How does index notation work in complex vector spaces with non-degenerate Hermitian forms?

When a vector space is over the field of complex numbers the anti-linearity of the first slot of the inner product $\langle {\bf x}| {\bf y}\rangle$ (defined by the non-degenerate hermitian form) means we can no longer make a simple identification of $V$ with $V^*$. Instead there is an anti-linear corresponence between the two spaces.

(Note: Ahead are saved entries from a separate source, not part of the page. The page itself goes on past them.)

Context: an optimization exercise on an open-source flow, tuned for small area and a short achievable clock period. The choices shown serve that exercise and are no tape-out recipe. Only simulation tests tie the RTL to the original design; equivalence was not proved. Power and IR drop assume default switching activity.

--- flow/run.sh ---
#!/bin/bash
# synth_recipe.tcl (not shown) runs the flow's synth.tcl, then flattens the netlist and writes it again
# the make line also repeats each setting of config.mk as NAME=value (left out here)
make -C /OpenROAD-flow-scripts/flow DESIGN_CONFIG=/design/flow/config.mk WORK_HOME=/design/flow/orfs CLKGATE_MAP_FILE= SYNTH_SCRIPT=/design/flow/synth_recipe.tcl finish
--- flow/design.v ---
`default_nettype none
module data_mem_sized #(
  parameter int DEPTH     = 64,   
  parameter int ADDR_W    = 8,    
  parameter int LATENCY   = 1,    
  parameter int INIT_MODE = 1     
) (
  input  logic              clk,
  input  logic              rst,
  input  logic              req_valid,
  output logic              req_ready,
  input  logic              req_we,
  input  logic [1:0]        req_size,
  input  logic              req_unsigned,
  input  logic [ADDR_W-1:0] req_addr,
  input  logic [31:0]       req_wdata,
  output logic              resp_valid,
  output logic [31:0]       resp_rdata,
  output logic              resp_err,
  output logic              init_busy
);
  localparam int IDX_W = $clog2(DEPTH);
  localparam int CNT_W = (LATENCY > 1) ? $clog2(LATENCY) : 1;
  localparam logic [ADDR_W:0]  DEPTH_A  = (ADDR_W+1)'(DEPTH);
  localparam logic [IDX_W-1:0] LAST_IDX = IDX_W'(DEPTH - 1);
  typedef enum logic [1:0] {
    S_INIT = 2'd0,
    S_IDLE = 2'd1,
    S_WAIT = 2'd2
  } state_t;
  logic [31:0] mem_q [DEPTH];
  state_t             state_q,      state_d;
  logic [IDX_W-1:0]   init_idx_q,   init_idx_d;
  logic [CNT_W-1:0]   cnt_q,        cnt_d;
  logic               req_ready_q,  req_ready_d;
  logic               resp_valid_q, resp_valid_d;
  logic [31:0]        resp_rdata_q, resp_rdata_d;
  logic               resp_err_q,   resp_err_d;
  logic               init_busy_q,  init_busy_d;
  logic [31:0]        pend_rdata_q, pend_rdata_d;
  logic               pend_err_q,   pend_err_d;
  logic               accept;
  logic               req_err;
  logic [ADDR_W:0]    word_num;
  logic [IDX_W-1:0]   word_idx;
  logic [31:0]        rd_word;
  logic [7:0]         rd_byte;
  logic [15:0]        rd_half;
  logic [31:0]        load_data;
  logic [31:0]        result;
  logic [31:0]        init_word;
  logic               mem_we;
  logic [IDX_W-1:0]   mem_idx;
  logic [3:0]         mem_mask;
  logic [31:0]        mem_wdata;
  assign accept   = (state_q == S_IDLE) && req_ready_q && req_valid;
  assign word_num = {1'b0, req_addr} >> 2;
  assign word_idx = req_addr[IDX_W+1:2];
  always_comb begin
    req_err = 1'b0;
    case (req_size)
      2'b00:   req_err = 1'b0;
      2'b01:   req_err = req_addr[0];
      2'b10:   req_err = |req_addr[1:0];
      default: req_err = 1'b1;
    endcase
    if (word_num >= DEPTH_A) req_err = 1'b1;
    rd_word = mem_q[word_idx];
    rd_byte = 8'(rd_word >> {req_addr[1:0], 3'b000});
    rd_half = req_addr[1] ? rd_word[31:16] : rd_word[15:0];
    case (req_size)
      2'b00:   load_data = req_unsigned ? {24'b0, rd_byte} : {{24{rd_byte[7]}}, rd_byte};
      2'b01:   load_data = req_unsigned ? {16'b0, rd_half} : {{16{rd_half[15]}}, rd_half};
      default: load_data = rd_word;
    endcase
    result = (req_we || req_err) ? 32'b0 : load_data;
  end
  assign init_word = (INIT_MODE != 0) ? (32'(init_idx_q) & 32'h0000_001F) : 32'b0;
  always_comb begin
    mem_we    = 1'b0;
    mem_idx   = init_idx_q;
    mem_mask  = 4'hF;
    mem_wdata = init_word;
    if (state_q == S_INIT) begin
      mem_we = 1'b1;
    end else if (accept && req_we && !req_err) begin
      mem_we  = 1'b1;
      mem_idx = word_idx;
      case (req_size)
        2'b00: begin
          mem_mask  = 4'b0001 << req_addr[1:0];
          mem_wdata = {4{req_wdata[7:0]}};
        end
        2'b01: begin
          mem_mask  = req_addr[1] ? 4'b1100 : 4'b0011;
          mem_wdata = {2{req_wdata[15:0]}};
        end
        default: begin
          mem_mask  = 4'b1111;
          mem_wdata = req_wdata;
        end
      endcase
    end
  end
  always_comb begin
    state_d      = state_q;
    init_idx_d   = init_idx_q;
    cnt_d        = cnt_q;
    req_ready_d  = req_ready_q;
    resp_valid_d = 1'b0;
    resp_rdata_d = resp_rdata_q;
    resp_err_d   = resp_err_q;
    init_busy_d  = init_busy_q;
    pend_rdata_d = pend_rdata_q;
    pend_err_d   = pend_err_q;
    case (state_q)
      S_INIT: begin
        init_idx_d = init_idx_q + 1'b1;
        if (init_idx_q == LAST_IDX) begin
          state_d     = S_IDLE;
          init_busy_d = 1'b0;
          req_ready_d = 1'b1;
        end
      end
      S_IDLE: begin
        if (accept) begin
          if (LATENCY == 1) begin
            resp_valid_d = 1'b1;
            resp_rdata_d = result;
            resp_err_d   = req_err;
          end else begin
            state_d      = S_WAIT;
            req_ready_d  = 1'b0;
            cnt_d        = CNT_W'(LATENCY - 1);
            pend_rdata_d = result;
            pend_err_d   = req_err;
          end
        end
      end
      S_WAIT: begin
        cnt_d = cnt_q - 1'b1;
        if (cnt_q == CNT_W'(1)) begin
          state_d      = S_IDLE;
          req_ready_d  = 1'b1;
          resp_valid_d = 1'b1;
          resp_rdata_d = pend_rdata_q;
          resp_err_d   = pend_err_q;
        end
      end
      default: begin
        state_d     = S_INIT;
        init_idx_d  = '0;
        req_ready_d = 1'b0;
        init_busy_d = 1'b1;
      end
    endcase
  end
  always_ff @(posedge clk) begin
    if (rst) begin
      state_q      <= S_INIT;
      init_idx_q   <= '0;
      cnt_q        <= '0;
      req_ready_q  <= 1'b0;
      resp_valid_q <= 1'b0;
      resp_rdata_q <= 32'b0;
      resp_err_q   <= 1'b0;
      init_busy_q  <= 1'b1;
      pend_rdata_q <= 32'b0;
      pend_err_q   <= 1'b0;
    end else begin
      state_q      <= state_d;
      init_idx_q   <= init_idx_d;
      cnt_q        <= cnt_d;
      req_ready_q  <= req_ready_d;
      resp_valid_q <= resp_valid_d;
      resp_rdata_q <= resp_rdata_d;
      resp_err_q   <= resp_err_d;
      init_busy_q  <= init_busy_d;
      pend_rdata_q <= pend_rdata_d;
      pend_err_q   <= pend_err_d;
    end
  end
  always_ff @(posedge clk) begin
    if (!rst && mem_we) begin
      for (int b = 0; b < 4; b++) begin
        if (mem_mask[b]) mem_q[mem_idx][8*b +: 8] <= mem_wdata[8*b +: 8];
      end
    end
  end
  assign req_ready  = req_ready_q;
  assign resp_valid = resp_valid_q;
  assign resp_rdata = resp_rdata_q;
  assign resp_err   = resp_err_q;
  assign init_busy  = init_busy_q;
endmodule
`default_nettype wire
--- flow/config.mk ---
export PLATFORM = sky130hd
export DESIGN_NAME = data_mem_sized
export DESIGN_NICKNAME = data_mem_sized
export VERILOG_FILES = /design/flow/design.v
export SDC_FILE = /design/flow/constraint.sdc
export NUM_CORES = 4
export LEC_CHECK = 0
export CAP_MARGIN = 20
export CORE_MARGIN = 2
export CORE_UTILIZATION = 30
export PLACE_DENSITY = 0.4
export SLEW_MARGIN = 20
--- flow/constraint.sdc ---
create_clock -name core_clock -period 8.0 [get_ports {clk}]
set_input_delay 1.6000 -clock core_clock [delete_from_list [all_inputs] [get_ports {clk}]]
set_output_delay 1.6000 -clock core_clock [all_outputs]
set_load 0.01 [all_outputs]
==> flow_summary_export.csv, run 1 <==
group,metric,value,unit
yosys,synthFlopType,"edfxtp_1",
yosys,synth_top_cell_by_area,"edfxtp_1",
setup_path,crit_start,"req_addr[1]",
place,dpl.hpwl,175,mm
sta,fin_setup_tns,0,ns
sta,skew,0.0542,ns
finish,area_growth,16.4,%
drt,dr.pass1.iters,6,
setup_path,critPathKind,"input pin to register",
cts,clock_path_buffers,3,
setup_path,cp_slowest_stage_delay,1.00,ns
cts,cts-root-buf,"clkbuf_16",
setup_path,cp_top_family,"simple AND/OR/NAND/NOR gates",
run,maxCapViolations,0,
die,initial_core_util,0.302,
yosys,synth_edf_count,2048,
cts,cts.sinks,2090,
setup_path,worst_ep_required_time,8.49,ns
sta,grt_setup_unrepaired,"false",
yosys,synth_most_common_cell,"edfxtp_1",
yosys,syn_inst,3975,
cts,cts_buffers,224,
place,place_congestion,0.841,
setup_path,end_kind,"register",
sta,fin_crit,6.03,ns
cts,ctsResizeCount,0,
die,core_area,271000,sq um
worst_hold_path,worst_hold_path_type,"register to register",
drt,via_count,41100,
yosys,syn_area,81800,sq um
drt,drc,0,
setup_path,path_cells,"clkdlybuf4s50_1 -> o21a_1 -> o21ai_0 -> nand3_4 -> mux2_2 -> nor2_1 -> nand2_1 -> nor2_1",
cts,cts_setup_buffers,0,
sta,drv_slew,0,
yosys,synthTopCellsByCount,"edfxtp_1, mux4_2, nor2_1",
yosys,synth_area_leaders,"edfxtp_1, mux4_2, mux2i_1, nor2_1, a22oi_1",
die,die_h,526,microns
global_routing,grt.total_usage,0.193,
cts,clk_latency,0.89,ns
finish,multi_input_area,18600,sq um
setup_path,cp_max_fo,37,
cts,cts_tree,"yes",
global_routing,grt_pass1_vias,42500,
sta,max_freq,166,MHz
power_and_ir_drop,p_leak,33.5,nW
sta,finalSetupViolCount,0,
yosys,synth.avg_cell_area,20.6,sq um
drt,wl_per_cell,33.8,microns
die,row_count,191,
outcome,outcome,"complete, no violations",
cts,path_clk_slew,0.06,ns
yosys,synth-async-reset-ratio,0,
yosys,synthesis.nets,4023,
setup_path,rr_startpoint,"state_q[0]",
global_routing,grt_first_pass_wirelength,369,mm
drt,drt_iter0_drc,3981,
global_routing,grt_max_degree,77,
finish,regArea,62300,sq um
finish,nFillCells,25400,
sta,worst_pin_slew,1.12,ns
finish,final_nets,4261,
sta,maxSlewHeadroom,0.249,
sta,finalCritPeriodShare,0.754,
cts,postCtsHoldBufs,0,
die,dieWidth,526,microns
finish,drive_above_1_share,0.243,
setup_path,cp.arrival,6.52,ns
yosys,synth_top_area_frac,0.752,
power_and_ir_drop,irDropWorstVdd,0.219,mV
worst_hold_path,hp-start,"resp_rdata_q[26]",
global_routing,antenna_found_initial,19,
setup_path,path_buf_inv,1,
cts,cts.htree.levels,4,
drt,wirelength,270,mm
finish,fin_cells,7989,
setup_path,crit_path_frequent_cell,"nor2_1",
drt,ant_nets,0,
power_and_ir_drop,powerDensity,244,nW/um^2
setup_path,critPathLaunchType,"input pin",
yosys,synth-seq-cells,2090,
place,portBuffers,82,
drt,via_per_inst,5.14,
die,io_pins,83,
sta,finalHoldViolations,0,
place,dp_cells,7556,
yosys,ys.warnings.count,1,
die,die_area,277000,sq um
yosys,synth-seq-area-share,0.762,
setup_path,critPathSlowestCell,"nor2_1",
global_routing,grt-ovfl-total,0,
yosys,synth.distinct_cells,55,
## sequential cells by signal, indices dropped and copies added, names as in the netlist
register	count
resp_err_q	1
state_q	1
init_busy_q	1
resp_valid_q	1
init_idx_q	6
mem_q	2048
resp_rdata_q	32
## metal layers
metal | vias up | wire (microns) | global-route usage | part of all wire
li1 | 17000 | - | - | -
met1 | 22500 | 117000 | 0.259 | 0.43
met2 | 1243 | 131000 | 0.316 | 0.48
met3 | 357 | 14300 | 0.0389 | 0.053
met4 | 8 | 8140 | 0.0584 | 0.030
met5 | - | 54 | 0 | 0.00020
## layout by cell type (no fill, tap or decap), types with 25 or more instances in the layout
master | netlist | final
a21oi_1 | 92 | 84
a22oi_1 | 126 | 126
buf_4 | 27 | 147
clkbuf_1 | 140 | 60
clkbuf_16 | 0 | 226
clkdlybuf4s50_1 | 0 | 75
clkinv_1 | 3 | 49
clkinv_2 | 0 | 32
dfxtp_1 | 42 | 42
edfxtp_1 | 2048 | 2048
mux2i_1 | 152 | 152
mux4_2 | 511 | 511
nand2_1 | 138 | 135
nor2_1 | 327 | 305
nor2b_1 | 29 | 25
## cells by family after synthesis
group                    share of synthesized area
AO/OA/AOI/OAI                               0.0304
buffers and inverters                       0.0146
AND/OR/NAND/NOR                             0.0302
multiplexers                                 0.162
flip-flops                                   0.762
adder cells (fa/ha/maj)                   0.000153
XOR/XNOR                                  0.000428
## stage by stage
step                      cell area (sq um)   util  total power, mW  setup WS, ns  hold slack [ns]
final                                 95200  0.351             23.3          1.97            0.484
after global routing                  95200  0.351             23.9          1.96            0.505
after CTS                             95200  0.351             23.5          2.21            0.488
after detailed placement              87800  0.324             13.1          1.26            0.472
after global placement                87700  0.324             13.1          1.33            0.472
after floorplan                       81800      -             12.6          2.17            0.497
## report_power, final
group          total [mW]  leakage [nW]  switching (mW)  internal (mW)
clock                10.5          3.55            4.46           6.00
sequential           11.9          22.7          0.0102           11.9
combinational       0.891          7.30           0.594          0.297
## worst register-to-register path, delay by kind of cell (launching register included)
family	cells	cell delay [ns]
DFF	1	0.76
muxes	1	0.55
and+or+nand+nor	5	3.26
## cell type report
class,count,share of cell area
well taps,3570,0.0469
clock buffers,291,0.0625
diodes,11,0.000289
repair buffers,248,0.0245
inverters,16,0.000631
multi-input cells,1633,0.196
clock inverters,130,0.0149
flip-flops and latches,2090,0.655
## final timing paths
kind | end | slack [ns] | cells past startpoint
worst max register to register | mem_q[40][29] | 3.05 | 6
worst min-delay path | resp_rdata_q[26] | 0.48 | 1
worst min register to register | resp_rdata_q[26] | 0.48 | 1
worst max-delay path | mem_q[40][29] | 1.97 | 8
==> run 2, diff against run 1 <==
--- a/flow/config.mk
+++ b/flow/config.mk
@@ -9,4 +9,5 @@
 export CORE_MARGIN = 2
 export CORE_UTILIZATION = 30
 export PLACE_DENSITY = 0.4
+export SETUP_SLACK_MARGIN = 4
 export SLEW_MARGIN = 20
==> flow_summary_export.csv, run 2 <==
group,metric,value,unit
finish,fin_area,99800,sq um
sta,worst_pin_slew,1.11,ns
sta,grt_setup_unrepaired,"true",
sta,fin_setup_tns,0,ns
setup_path,cp.arrival,4.60,ns
setup_path,rr_startpoint,"state_q[0]",
sta,finalCritPeriodShare,0.511,
power_and_ir_drop,irDropWorstVdd,0.203,mV
yosys,ys.warnings.count,1,
yosys,synth_area_leaders,"edfxtp_1, mux4_2, mux2i_1, nor2_1, a22oi_1",
finish,regArea,62300,sq um
place,placedInstanceArea,89500,sq um
finish,drive_above_1_share,0.342,
setup_path,cp_top_family,"buffers and inverters",
run,maxCapViolations,0,
cts,cts-root-buf,"clkbuf_16",
power_and_ir_drop,p_leak,35.2,nW
yosys,synth.distinct_cells,55,
setup_path,path_cells,"clkdlybuf4s50_1 -> buf_4 -> o21a_1 -> o21ai_2 -> nand3_4 -> buf_12 -> mux2i_4 -> and2_4 -> nand2_2 -> buf_4 -> nor2_4",
sta,drv_slew,0,
sta,skew,0.0265,ns
yosys,synth.area.mux_share,0.162,
setup_path,reg2reg_slack,4.66,ns
finish,largest_register_ffs,2048,
die,die_h,526,microns
yosys,synthXorXnorAreaFrac,0.000428,
cts,cts_tree,"yes",
sta,fin_hold_ws,0.490,ns
sta,max_freq,245,MHz
die,io_pins,83,
finish,final_nets,4351,
setup_path,cp_slowest_stage_delay,0.40,ns
drt,ant_nets,0,
drt,drc,0,
yosys,synth_most_common_cell,"edfxtp_1",
yosys,yosys.area_share.simple,0.0302,
global_routing,grt_max_degree,65,
worst_hold_path,worst_hold_path_type,"register to register",
yosys,synth_top_cell_by_area,"edfxtp_1",
cts,clock_path_buffers,3,
setup_path,end_kind,"register",
finish,area_growth,21.9,%
yosys,syn_inst,3975,
place,place_congestion,0.797,
setup_path,critPathLaunchType,"input pin",
global_routing,use_met1,0.283,
setup_path,critPathKind,"input pin to register",
finish,nFillCells,24800,
drt,dr.pass1.iters,5,
drt,via_per_inst,5.18,
yosys,synthTopCellsByCount,"edfxtp_1, mux4_2, nor2_1",
drt,wirelength,290,mm
global_routing,antenna_found_initial,10,
sta,finalSetupViolCount,0,
worst_hold_path,min_path_cells,1,
global_routing,grt.total_usage,0.206,
yosys,synth-seq-area-share,0.762,
die,initial_core_util,0.302,
global_routing,gr-usage-met3,0.0365,
cts,cts_buffers,231,
die,dieWidth,526,microns
sta,finalHoldViolations,0,
global_routing,grt.busiest_layer,"met2",
place,dpl.hpwl,178,mm
setup_path,cp_max_fo,12,
die,die_area,277000,sq um
sta,setup_slack,3.92,ns
yosys,synth.avg_cell_area,20.6,sq um
drt,wl_per_cell,36.0,microns
finish,final_util,0.368,
finish,top_register,"mem_q",
finish,final_common_cell,"edfxtp_1",
setup_path,path_buf_inv,4,
outcome,outcome,"complete, no violations",
setup_path,crit_path_frequent_cell,"buf_4",
yosys,synthAdderAreaFrac,0.000153,
setup_path,critPathSlowestCell,"clkdlybuf4s50_1",
cts,cts.htree.levels,4,
worst_hold_path,hp-start,"resp_rdata_q[31]",
yosys,synth-seq-cells,2090,
global_routing,grt_first_pass_wirelength,388,mm
yosys,synth_top_family_by_area,"multiplexers",
die,row_count,191,
setup_path,rr_endpoint,"mem_q[27][7]",
finish,largest_registers,"mem_q (2048), resp_rdata_q (32), init_idx_q (6)",
setup_path,worst_r2r_path_depth,8,
die,core_area,271000,sq um
finish,final_cell_mix,"edfxtp_1, mux4_2, nor2_4",
sta,maxSlewHeadroom,0.260,
yosys,synth-async-reset-ratio,0,
global_routing,grt_pass1_vias,42600,
finish,multi_input_area,21500,sq um
drt,drt_iter0_drc,4255,
yosys,syn_area,81800,sq um
setup_path,worst_ep_required_time,8.52,ns
place,portBuffers,82,
yosys,synthesis.nets,4023,
place,pre_cts_ws,1.77,ns
worst_hold_path,holdPathEnd,"resp_rdata_q[31]",
drt,via_count,41800,
power_and_ir_drop,powerDensity,236,nW/um^2
yosys,synth_edf_count,2048,
yosys,synthFlopType,"edfxtp_1",
yosys,synth_top_area_frac,0.752,
global_routing,grt-ovfl-total,0,
yosys,synth-compound-area-share,0.0304,
cts,cts.sinks,2090,
cts,clk_latency,0.85,ns
sta,fin_crit,4.08,ns
cts,path_clk_slew,0.06,ns
global_routing,use_met2,0.334,
## run 2: cell counts after synthesis
Identical to the previous run, type by type.
## run 2: through the flow
stage | cells | total power [mW]
final | 8070 | 23.5
after global routing | 8065 | 24.2
after CTS | 8001 | 23.8
after detailed placement | 7498 | 13.1
after global placement | 7498 | 13.1
after floorplan | 3975 | 12.8
## run 2: cell type report
| class | instances | area share |
|---|---|---|
| flip-flops and latches | 2090 | 0.625 |
| well taps | 3570 | 0.0448 |
| repair buffers | 316 | 0.0397 |
| inverters | 16 | 0.000602 |
| diodes | 7 | 0.000176 |
| clock inverters | 130 | 0.0123 |
| clock buffers | 293 | 0.0618 |
| multi-input cells | 1648 | 0.216 |
## run 2: power breakdown
group / leakage, nW / total, mW / internal, mW / switching [mW]
registers: 22.7 / 11.9 / 11.9 / 0.0107
logic: 8.88 / 1.11 / 0.389 / 0.719
clock network: 3.62 / 10.5 / 6.09 / 4.43
total: 35.2 / 23.5 / 18.4 / 5.16
## run 2: logic make-up after synthesis
logic type / after synthesis
flip-flops: 2090
AND/OR/NAND/NOR: 583
buffers and inverters: 252
XOR/XNOR: 4
AO/OA/AOI/OAI: 360
multiplexers: 685
adder cells (fa/ha/maj): 1
## run 2: worst max path at each step
stage	start	endpoint	slack, ns	depth (start not counted)
2_1_floorplan	req_size[1]	mem_q[0][15]	3.74	10
3_3_place_gp	req_size[0]	mem_q[59][20]	1.85	8
3_5_place_dp	req_size[0]	mem_q[59][21]	1.77	8
4_1_cts	req_addr[1]	mem_q[20][1]	3.93	10
5_1_grt	req_addr[2]	resp_rdata_q[26]	3.93	11
6_report	req_addr[1]	mem_q[27][7]	3.92	11
## run 2: what timing repair did
item / 4_1_cts / 5_1_grt
pin swaps: 30 / 44
endpoints found under the setup margin: 3923 / 1384
buffers inserted: 60 / 52
hold buffers: 0 / 0
resized for setup: 147 / 39
gates cloned: 20 / 9
## run 2: per-layer routing
layer / part of all wire / wire length (microns)
met1: 0.44 / 127000
met4: 0.029 / 8330
met2: 0.48 / 140000
met3: 0.051 / 14900
met5: 0.000045 / 13

what the ideal ports hide:
The results above use ideal ports. As a check the final layouts listed here were re-extracted and re-timed, cells and wires unchanged.
Step 1 assumes that a clkbuf_16 drives the clock port and a buf_2 every other input.
Step 2 moves the port delays by t, midway between the first and last clock arrival at a register: inputs arrive t later, outputs are due t later. That takes back most of the time a late clock gives input paths.
Three values: ideal ports, drivers, drivers and shift; two values: the first two.
run	t, ns	setup slack, ns	latest minus earliest clock arrival (ns)	slew at the worst register clock pin (ns)	pins driven straight from the clock port
run 1	0.947	1.971 / 2.036 / 1.090	0.054 / 0.055	0.07 / 0.07	1
run 2	0.941	3.915 / 3.720 / 2.779	0.033 / 0.033	0.07 / 0.07	1
After both steps setup and hold are still met in every run listed. For run 2, which loses most, drivers alone change the setup slack by -0.195 ns; drivers and shift together by -1.136 ns.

The vector ${\bf x} \in V$ is mapped to $\langle {\bf x} |{\phantom x }\rangle $ which, since it returns a number when a vector is inserted into its vacant slot, is an element of $V^*$. This mapping is anti-linear because
$$ \lambda{\bf x}+\mu {\bf y} \mapsto \langle \lambda{\bf x}+\mu {\bf y}|{\phantom x}\rangle = \lambda^* \langle {\bf x}|{\phantom x}\rangle +\mu^*\langle {\bf y}|{\phantom x}\rangle . $$

This is best described by using Dirac notation where $V$ is the space of Dirac's "ket" vectors $|{\psi}\rangle $ and $V^*$ the space of "bra" vectors $\langle{\psi}|$. To each vector $|{\psi}\rangle $ we use the $(\ldots)^\dagger$ map to assign it a dual vector $$ |{\psi}\rangle \mapsto |{\psi}\rangle ^\dagger\,\,\equiv\,\, \langle {\psi}|$$ having the same labels. Dirac denoted the number resulting from the pairing of the covector $\langle{\psi}|$ with the vector $|{\chi}\rangle $ by the "bra-c-ket" symbol $\langle{\psi}|\chi\rangle$.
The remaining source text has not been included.